Task requirements
Please repeat the lines below, exactly and only, from the one that holds "CTS_CLUSTER_SIZE = 100" through the one that holds "is the same".

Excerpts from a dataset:

+ + + + + + +

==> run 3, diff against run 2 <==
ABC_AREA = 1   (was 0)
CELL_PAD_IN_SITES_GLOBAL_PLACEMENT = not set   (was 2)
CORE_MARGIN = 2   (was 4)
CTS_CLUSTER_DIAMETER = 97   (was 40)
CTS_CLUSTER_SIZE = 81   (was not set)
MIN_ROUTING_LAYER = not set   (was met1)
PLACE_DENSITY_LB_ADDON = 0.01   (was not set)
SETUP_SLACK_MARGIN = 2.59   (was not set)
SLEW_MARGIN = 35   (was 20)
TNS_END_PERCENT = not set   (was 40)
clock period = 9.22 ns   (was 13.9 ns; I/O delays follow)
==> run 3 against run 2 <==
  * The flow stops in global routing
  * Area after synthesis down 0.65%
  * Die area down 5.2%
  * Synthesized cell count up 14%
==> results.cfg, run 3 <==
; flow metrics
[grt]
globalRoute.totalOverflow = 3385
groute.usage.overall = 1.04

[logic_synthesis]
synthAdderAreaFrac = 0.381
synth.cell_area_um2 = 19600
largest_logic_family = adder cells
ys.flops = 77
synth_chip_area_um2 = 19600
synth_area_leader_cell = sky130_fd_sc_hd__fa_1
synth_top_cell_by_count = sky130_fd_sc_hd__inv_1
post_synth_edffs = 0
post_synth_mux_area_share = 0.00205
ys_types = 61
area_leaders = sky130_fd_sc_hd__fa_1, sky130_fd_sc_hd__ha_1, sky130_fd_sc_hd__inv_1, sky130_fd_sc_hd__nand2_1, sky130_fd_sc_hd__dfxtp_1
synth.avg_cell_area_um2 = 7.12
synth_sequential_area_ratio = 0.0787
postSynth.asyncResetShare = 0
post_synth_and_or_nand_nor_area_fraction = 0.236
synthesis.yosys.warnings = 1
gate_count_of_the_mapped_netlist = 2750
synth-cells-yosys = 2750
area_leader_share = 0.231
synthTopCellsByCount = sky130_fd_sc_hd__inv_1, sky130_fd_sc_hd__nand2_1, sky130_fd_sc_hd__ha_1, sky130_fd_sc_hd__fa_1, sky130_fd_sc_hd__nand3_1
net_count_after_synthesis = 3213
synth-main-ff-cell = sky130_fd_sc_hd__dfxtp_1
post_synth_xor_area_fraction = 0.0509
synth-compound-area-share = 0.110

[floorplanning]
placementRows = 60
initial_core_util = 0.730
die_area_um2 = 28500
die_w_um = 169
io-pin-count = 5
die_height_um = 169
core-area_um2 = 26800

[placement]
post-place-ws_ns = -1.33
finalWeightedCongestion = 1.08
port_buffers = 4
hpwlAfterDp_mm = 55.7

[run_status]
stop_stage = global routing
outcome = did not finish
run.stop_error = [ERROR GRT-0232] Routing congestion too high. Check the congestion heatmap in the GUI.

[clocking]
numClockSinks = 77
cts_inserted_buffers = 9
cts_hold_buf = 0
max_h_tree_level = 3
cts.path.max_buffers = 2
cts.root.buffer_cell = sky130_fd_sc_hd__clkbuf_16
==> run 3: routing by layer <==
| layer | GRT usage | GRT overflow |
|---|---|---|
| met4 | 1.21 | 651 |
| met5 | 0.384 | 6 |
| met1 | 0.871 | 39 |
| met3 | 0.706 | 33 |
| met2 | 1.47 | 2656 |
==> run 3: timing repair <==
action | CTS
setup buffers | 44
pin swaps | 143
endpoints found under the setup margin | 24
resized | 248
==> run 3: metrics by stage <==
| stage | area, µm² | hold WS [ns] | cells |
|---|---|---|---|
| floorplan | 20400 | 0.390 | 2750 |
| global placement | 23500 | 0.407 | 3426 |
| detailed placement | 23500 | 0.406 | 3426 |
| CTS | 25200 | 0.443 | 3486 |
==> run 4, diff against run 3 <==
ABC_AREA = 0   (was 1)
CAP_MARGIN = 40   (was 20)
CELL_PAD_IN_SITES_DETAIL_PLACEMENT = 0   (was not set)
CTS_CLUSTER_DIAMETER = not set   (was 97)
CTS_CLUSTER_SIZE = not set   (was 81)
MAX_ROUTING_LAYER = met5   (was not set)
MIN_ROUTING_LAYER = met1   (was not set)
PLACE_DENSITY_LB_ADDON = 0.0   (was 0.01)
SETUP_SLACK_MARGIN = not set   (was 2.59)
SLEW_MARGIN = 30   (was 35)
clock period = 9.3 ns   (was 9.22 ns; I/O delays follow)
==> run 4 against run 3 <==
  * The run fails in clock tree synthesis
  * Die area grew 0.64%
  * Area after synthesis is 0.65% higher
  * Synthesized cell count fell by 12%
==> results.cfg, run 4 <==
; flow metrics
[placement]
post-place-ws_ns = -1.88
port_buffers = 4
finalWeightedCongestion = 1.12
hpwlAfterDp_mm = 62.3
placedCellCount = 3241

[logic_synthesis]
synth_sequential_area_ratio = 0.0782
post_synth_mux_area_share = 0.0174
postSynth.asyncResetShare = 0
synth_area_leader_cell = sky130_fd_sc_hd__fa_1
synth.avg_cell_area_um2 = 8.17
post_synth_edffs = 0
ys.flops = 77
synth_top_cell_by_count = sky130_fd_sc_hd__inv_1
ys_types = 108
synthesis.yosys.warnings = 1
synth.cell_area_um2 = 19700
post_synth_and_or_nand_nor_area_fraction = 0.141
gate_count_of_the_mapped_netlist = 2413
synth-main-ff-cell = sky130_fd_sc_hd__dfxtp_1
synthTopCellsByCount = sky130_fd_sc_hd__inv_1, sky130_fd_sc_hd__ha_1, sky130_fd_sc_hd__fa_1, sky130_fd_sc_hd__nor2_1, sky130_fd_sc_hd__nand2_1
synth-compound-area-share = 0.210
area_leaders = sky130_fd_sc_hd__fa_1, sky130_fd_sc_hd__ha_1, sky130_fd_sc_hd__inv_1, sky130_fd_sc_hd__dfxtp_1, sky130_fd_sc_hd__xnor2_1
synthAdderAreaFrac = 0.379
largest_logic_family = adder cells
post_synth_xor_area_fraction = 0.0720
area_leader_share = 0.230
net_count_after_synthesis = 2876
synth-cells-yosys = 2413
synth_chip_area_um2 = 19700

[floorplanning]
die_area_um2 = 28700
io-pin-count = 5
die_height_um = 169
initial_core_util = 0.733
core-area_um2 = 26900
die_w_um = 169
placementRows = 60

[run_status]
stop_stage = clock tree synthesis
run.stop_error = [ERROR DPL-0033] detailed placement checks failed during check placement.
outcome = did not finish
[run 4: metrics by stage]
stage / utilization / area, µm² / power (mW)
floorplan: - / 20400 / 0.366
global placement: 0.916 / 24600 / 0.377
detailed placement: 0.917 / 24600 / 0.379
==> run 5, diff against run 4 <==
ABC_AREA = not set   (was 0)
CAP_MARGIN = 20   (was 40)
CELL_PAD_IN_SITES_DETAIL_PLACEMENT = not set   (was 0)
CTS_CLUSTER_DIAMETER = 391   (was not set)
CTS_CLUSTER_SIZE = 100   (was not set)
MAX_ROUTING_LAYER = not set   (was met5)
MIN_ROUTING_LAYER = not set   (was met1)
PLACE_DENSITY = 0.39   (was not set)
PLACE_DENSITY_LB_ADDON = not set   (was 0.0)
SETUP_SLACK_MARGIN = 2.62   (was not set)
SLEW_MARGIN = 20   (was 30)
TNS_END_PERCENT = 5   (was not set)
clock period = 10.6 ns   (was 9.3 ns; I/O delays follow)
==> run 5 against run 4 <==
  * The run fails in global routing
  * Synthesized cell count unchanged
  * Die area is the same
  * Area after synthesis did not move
==> inputs of branch raven <==
==> flow/design.v <==
module Cordic #(parameter MODE = 0, STAGES = 8, WIDTH = 16, PHASE_WIDTH = 19)(
input wire                        in_clk,
input wire                        in_rst,
input wire                        in_enable,
input wire    [WIDTH-1:0]         in_x,
input wire    [WIDTH-1:0]         in_y,
input wire    [PHASE_WIDTH-1:0]   in_phase,
output wire                       out_valid,
output wire   [PHASE_WIDTH-1:0]   out_phase,
output wire   [WIDTH-1:0]         out_x,
output wire   [WIDTH-1:0]         out_y
);
localparam	ROTATIONAL = 0, 
			VECTORING  = 1;
wire signed   [WIDTH:0]         xn [STAGES:0];
wire signed   [WIDTH:0]         yn [STAGES:0];
wire signed   [PHASE_WIDTH-1:0]   zn [STAGES:0];
reg signed  [WIDTH:0]         xn_reg [STAGES:0];
reg signed  [WIDTH:0]         yn_reg [STAGES:0];
reg signed  [PHASE_WIDTH-1:0]   zn_reg [STAGES:0];
reg start;
generate
	if(MODE == ROTATIONAL) begin
reg [WIDTH-1:0] temp_x, temp_y;
reg [PHASE_WIDTH-1:0] temp_z;
always @ (posedge in_clk or negedge in_rst) 
begin
 if(!in_rst) begin
	temp_x <= 'b0;
	temp_y <= 'b0;
	temp_z <= 'b0; 
 end else if (start) begin
	temp_x <= in_x;
	temp_y <= in_y;
	temp_z <= in_phase;
	end
end
wire [PHASE_WIDTH-1:0] half_pi = 19'h19220;
wire [PHASE_WIDTH-1:0] z_limit = 19'h1b333;
reg [WIDTH-1:0] adjusted_x, adjusted_y;
reg [PHASE_WIDTH-1:0] adjusted_z;
always @ (*) 
begin
	if(temp_z[PHASE_WIDTH-1] == 1'b0 && temp_z > z_limit) begin
		adjusted_x = ~temp_y + 'b1;
		adjusted_y = temp_x;
		adjusted_z = temp_z - half_pi;
	end 
	else if(temp_z[PHASE_WIDTH-1] == 1'b1 && (~temp_z+19'b1) > z_limit) begin
		adjusted_x = temp_y;
		adjusted_y = ~temp_x + 'b1;
		adjusted_z = temp_z + half_pi;
	end 
	else begin
		adjusted_x = temp_x;
		adjusted_y = temp_y;
		adjusted_z = temp_z;
	end
end
assign xn[0] = {adjusted_x[WIDTH-1], adjusted_x};
assign yn[0] = {adjusted_y[WIDTH-1], adjusted_y};
assign zn[0] = adjusted_z;
end else if(MODE == VECTORING) begin
assign xn[0] = {in_x[WIDTH-1], in_x};
assign yn[0] = {in_y[WIDTH-1], in_y};
assign zn[0] = 'b0;
end
endgenerate
generate 
genvar i;
	if(MODE == ROTATIONAL) begin
for(i=0; i<STAGES; i=i+1) begin
  assign xn[i+1] = (zn_reg[i][PHASE_WIDTH-1] == 1'b0) ? xn_reg[i]-(yn_reg[i]>>>i)   : xn_reg[i]+(yn_reg[i]>>>i);
  assign yn[i+1] = (zn_reg[i][PHASE_WIDTH-1] == 1'b0) ? yn_reg[i]+(xn_reg[i]>>>i)   : yn_reg[i]-(xn_reg[i]>>>i);
  assign zn[i+1] = (zn_reg[i][PHASE_WIDTH-1] == 1'b0) ? zn_reg[i]-arctangent(i) : zn_reg[i]+arctangent(i);
end
end else if(MODE == VECTORING) begin
for(i=0; i<STAGES; i=i+1) begin
  assign xn[i+1] = (yn_reg[i][WIDTH] == 1'b1) ? xn_reg[i]-(yn_reg[i]>>>i)   : xn_reg[i]+(yn_reg[i]>>>i);
  assign yn[i+1] = (yn_reg[i][WIDTH] == 1'b1) ? yn_reg[i]+(xn_reg[i]>>>i)   : yn_reg[i]-(xn_reg[i]>>>i);
  assign zn[i+1] = (yn_reg[i][WIDTH] == 1'b1) ? zn_reg[i]-arctangent(i) : zn_reg[i]+arctangent(i);
end
end
endgenerate
always @ (posedge in_clk or negedge in_rst)
	if(!in_rst)
		start <= 1'b0;
	else
		start <= in_enable;
reg [STAGES+2:0] valid_reg;	
for(i=0; i<=STAGES; i=i+1) begin
  always @ (posedge in_clk or negedge in_rst)
    if(!in_rst)begin
      xn_reg[i] <= 'b0;
      yn_reg[i] <= 'b0;
      zn_reg[i] <= 'b0;    
    end
    else if(valid_reg[i+1]) begin
      xn_reg[i] <= xn[i];
      yn_reg[i] <= yn[i];
      zn_reg[i] <= zn[i];
    end
end
wire signed [15:0] k = 18'h009B7;
wire signed [31:0] scaled_x = xn_reg[STAGES] * k;
wire signed [31:0] scaled_y = yn_reg[STAGES] * k;
assign out_x = scaled_x[27:12];
assign out_y = scaled_y[27:12];
assign out_phase = zn_reg[STAGES];
always@(posedge in_clk or negedge in_rst)
begin
  if(!in_rst)
    valid_reg <= 'b0;
  else
    valid_reg <= {valid_reg[STAGES+1:0], in_enable};
end
assign out_valid = valid_reg[STAGES+2];
function [18:0] arctangent;
  input [3:0] i;
  begin
    case (i)
    0 : arctangent = 19'b000_1100100100001111;  
    1 : arctangent = 19'b000_0111011010110001;  
    2 : arctangent = 19'b000_0011111010110110;  
    3 : arctangent = 19'b000_0001111111010101;  
    4 : arctangent = 19'b000_0000111111111010;  
    5 : arctangent = 19'b000_0000011111111111;  
    6 : arctangent = 19'b000_0000001111111111;  
    7 : arctangent = 19'b000_0000000111111111;  
    8 : arctangent = 19'b000_0000000011111111;  
    9 : arctangent = 19'b000_0000000001111111;  
    10: arctangent = 19'b000_0000000000111111;  
    11: arctangent = 19'b000_0000000000011111;  
    12: arctangent = 19'b000_0000000000001111;  
    13: arctangent = 19'b000_0000000000000111;  
    14: arctangent = 19'b000_0000000000000011;  
    15: arctangent = 19'b000_0000000000000001;  
    default: arctangent = 19'b000_0000000000000000;  
    endcase
  end
endfunction
endmodule
==> flow/run.sh <==
#!/bin/bash
# the make line also repeats each setting of config.mk as NAME=value (left out here)
make -C /OpenROAD-flow-scripts/flow DESIGN_CONFIG=/design/flow/config.mk WORK_HOME=/design/flow/orfs CLKGATE_MAP_FILE= finish
==> flow/config.mk <==
export PLATFORM = sky130hd
export DESIGN_NAME = Cordic
export DESIGN_NICKNAME = Cordic
export VERILOG_FILES = /design/flow/design.v
export SDC_FILE = /design/flow/constraint.sdc
export NUM_CORES = 4
export LEC_CHECK = 0
export ABC_AREA = 1
export CAP_MARGIN = 20
export CORE_ASPECT_RATIO = 0.99
export CORE_MARGIN = 2
export CORE_UTILIZATION = 24
export CTS_CLUSTER_DIAMETER = 292
export GPL_TIMING_DRIVEN = 0
export MAX_ROUTING_LAYER = met5
export PLACE_DENSITY = 0.62
export SETUP_SLACK_MARGIN = 2.14
export SLEW_MARGIN = 20
==> flow/constraint.sdc <==
create_clock -name core_clock -period 12.5 [get_ports {in_clk}]
set_input_delay 2.5000 -clock core_clock [delete_from_list [all_inputs] [get_ports {in_clk}]]
set_output_delay 2.5000 -clock core_clock [all_outputs]
set_load 0.01 [all_outputs]
==> inputs of branch juniper, as changes to branch raven <==
CORE_ASPECT_RATIO = default   (was 0.99)
CORE_UTILIZATION = 40   (was 24)
GPL_TIMING_DRIVEN = default   (was 0)
MAX_ROUTING_LAYER = default   (was met5)
PLACE_DENSITY = default   (was 0.62)
SETUP_SLACK_MARGIN = default   (was 2.14)
==> flow/constraint.sdc (replaced) <==
create_clock -name core_clock -period 9.0 [get_ports {in_clk}]
set_input_delay 1.8000 -clock core_clock [delete_from_list [all_inputs] [get_ports {in_clk}]]
set_output_delay 1.8000 -clock core_clock [all_outputs]
set_load 0.01 [all_outputs]
==> inputs of branch zinc, as changes to branch raven <==
ABC_AREA = default   (was 1)
CORE_ASPECT_RATIO = default   (was 0.99)
CORE_UTILIZATION = 72   (was 24)
CTS_CLUSTER_DIAMETER = default   (was 292)
GPL_TIMING_DRIVEN = default   (was 0)
MAX_ROUTING_LAYER = default   (was met5)
PLACE_DENSITY = 0.37   (was 0.62)
SETUP_SLACK_MARGIN = default   (was 2.14)
==> flow/constraint.sdc (replaced) <==
create_clock -name core_clock -period 8.27 [get_ports {in_clk}]
set_input_delay 1.6540 -clock core_clock [delete_from_list [all_inputs] [get_ports {in_clk}]]
set_output_delay 1.6540 -clock core_clock [all_outputs]
set_load 0.01 [all_outputs]
==> inputs of branch delta, as changes to branch raven <==
ABC_AREA = default   (was 1)
CAP_MARGIN = 5   (was 20)
CELL_PAD_IN_SITES_DETAIL_PLACEMENT = 2   (was default)
CELL_PAD_IN_SITES_GLOBAL_PLACEMENT = 2   (was default)
CORE_ASPECT_RATIO = default   (was 0.99)
CORE_MARGIN = 7   (was 2)
CORE_UTILIZATION = 60   (was 24)
CTS_CLUSTER_DIAMETER = default   (was 292)
GPL_ROUTABILITY_DRIVEN = 0   (was default)
GPL_TIMING_DRIVEN = default   (was 0)
MAX_ROUTING_LAYER = met4   (was met5)
PLACE_DENSITY = default   (was 0.62)
PLACE_DENSITY_LB_ADDON = 0.07   (was default)
SETUP_SLACK_MARGIN = default   (was 2.14)
SLEW_MARGIN = 10   (was 20)
==> flow/constraint.sdc (replaced) <==
create_clock -name core_clock -period 9.0 [get_ports {in_clk}]
set_input_delay 1.8000 -clock core_clock [delete_from_list [all_inputs] [get_ports {in_clk}]]
set_output_delay 1.8000 -clock core_clock [all_outputs]
set_load 0.01 [all_outputs]
==> comparison table <==
item                                                                        branch juniper             branch raven               branch delta           branch zinc
Xor/xnor share of the synthesized area                                               8.01%                    8.01%                      8.95%                 8.95%
Net count entering floorplan                                                          7857                     7857                       6418                  6418
Setup slack at placement                                                           1.76 ns                  4.38 ns                          -             0.0634 ns
Pin count of the biggest net entering global routing                                   165                       82                          -                   158
Adder-cell share of the synthesized area                                             21.9%                    21.9%                      22.5%                 22.5%
Transition time at the pin with the least slew margin                              1.08 ns                  1.07 ns                          -              0.998 ns
Cell variety after synth                                                                55                       55                         82                    82
Startpoint type of the worst setup path                                          flip-flop                flip-flop                          -             flip-flop
Endpoints failing setup                                                                  0                        0                          -                     1
Area growth from synthesis to layout                                                 9.22%                    12.8%                          -                 7.79%
Met1 routing resource usage after global routing                                     27.4%                    15.5%                          -                 41.7%
Layout clock buffers                                                                    94                       75                          -                    85
Syn Std Cell Area                                                               0.0524 mm²               0.0524 mm²                 0.0509 mm²            0.0509 mm²
Via count of the first global-routing pass                                           44200                    46300                          -                 39900
Routed wire length on met3                                                         4530 µm                  3930 µm                          -               4150 µm
Inst Count DP                                                                         8675                     9956                          -                  6449
Multi-input combinational gate total                                                  5293                     5293                          -                  4269
Classification of the worst-slack hold path                                     reg -> reg               reg -> reg                          -            reg -> reg
OpenROAD warning count                                                                  81                       75                          -                    83
Placed wire-length estimate                                                      107000 µm                121000 µm                          -              91600 µm
Number of antenna violations at the first check in global routing                        0                        0                          -                     4
Result of the run                                                  complete, no violations  complete, no violations  aborted with a tool error       failed layout checks
Failing step                                                                             -                        -       3_1_place_gp_skip_io                     -
Violated checks                                                                          -                        -                          -  negative setup slack
Vias per std cell                                                                     5.10                     4.55                          -                  6.13
Fraction of synthesized area in multiplexers                                            0%                       0%                      7.75%                 7.75%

+ + + + + + +

Solution
CTS_CLUSTER_SIZE = 100   (was not set)
MAX_ROUTING_LAYER = not set   (was met5)
MIN_ROUTING_LAYER = not set   (was met1)
PLACE_DENSITY = 0.39   (was not set)
PLACE_DENSITY_LB_ADDON = not set   (was 0.0)
SETUP_SLACK_MARGIN = 2.62   (was not set)
SLEW_MARGIN = 20   (was 30)
TNS_END_PERCENT = 5   (was not set)
clock period = 10.6 ns   (was 9.3 ns; I/O delays follow)
==> run 5 against run 4 <==
  * The run fails in global routing
  * Synthesized cell count unchanged
  * Die area is the same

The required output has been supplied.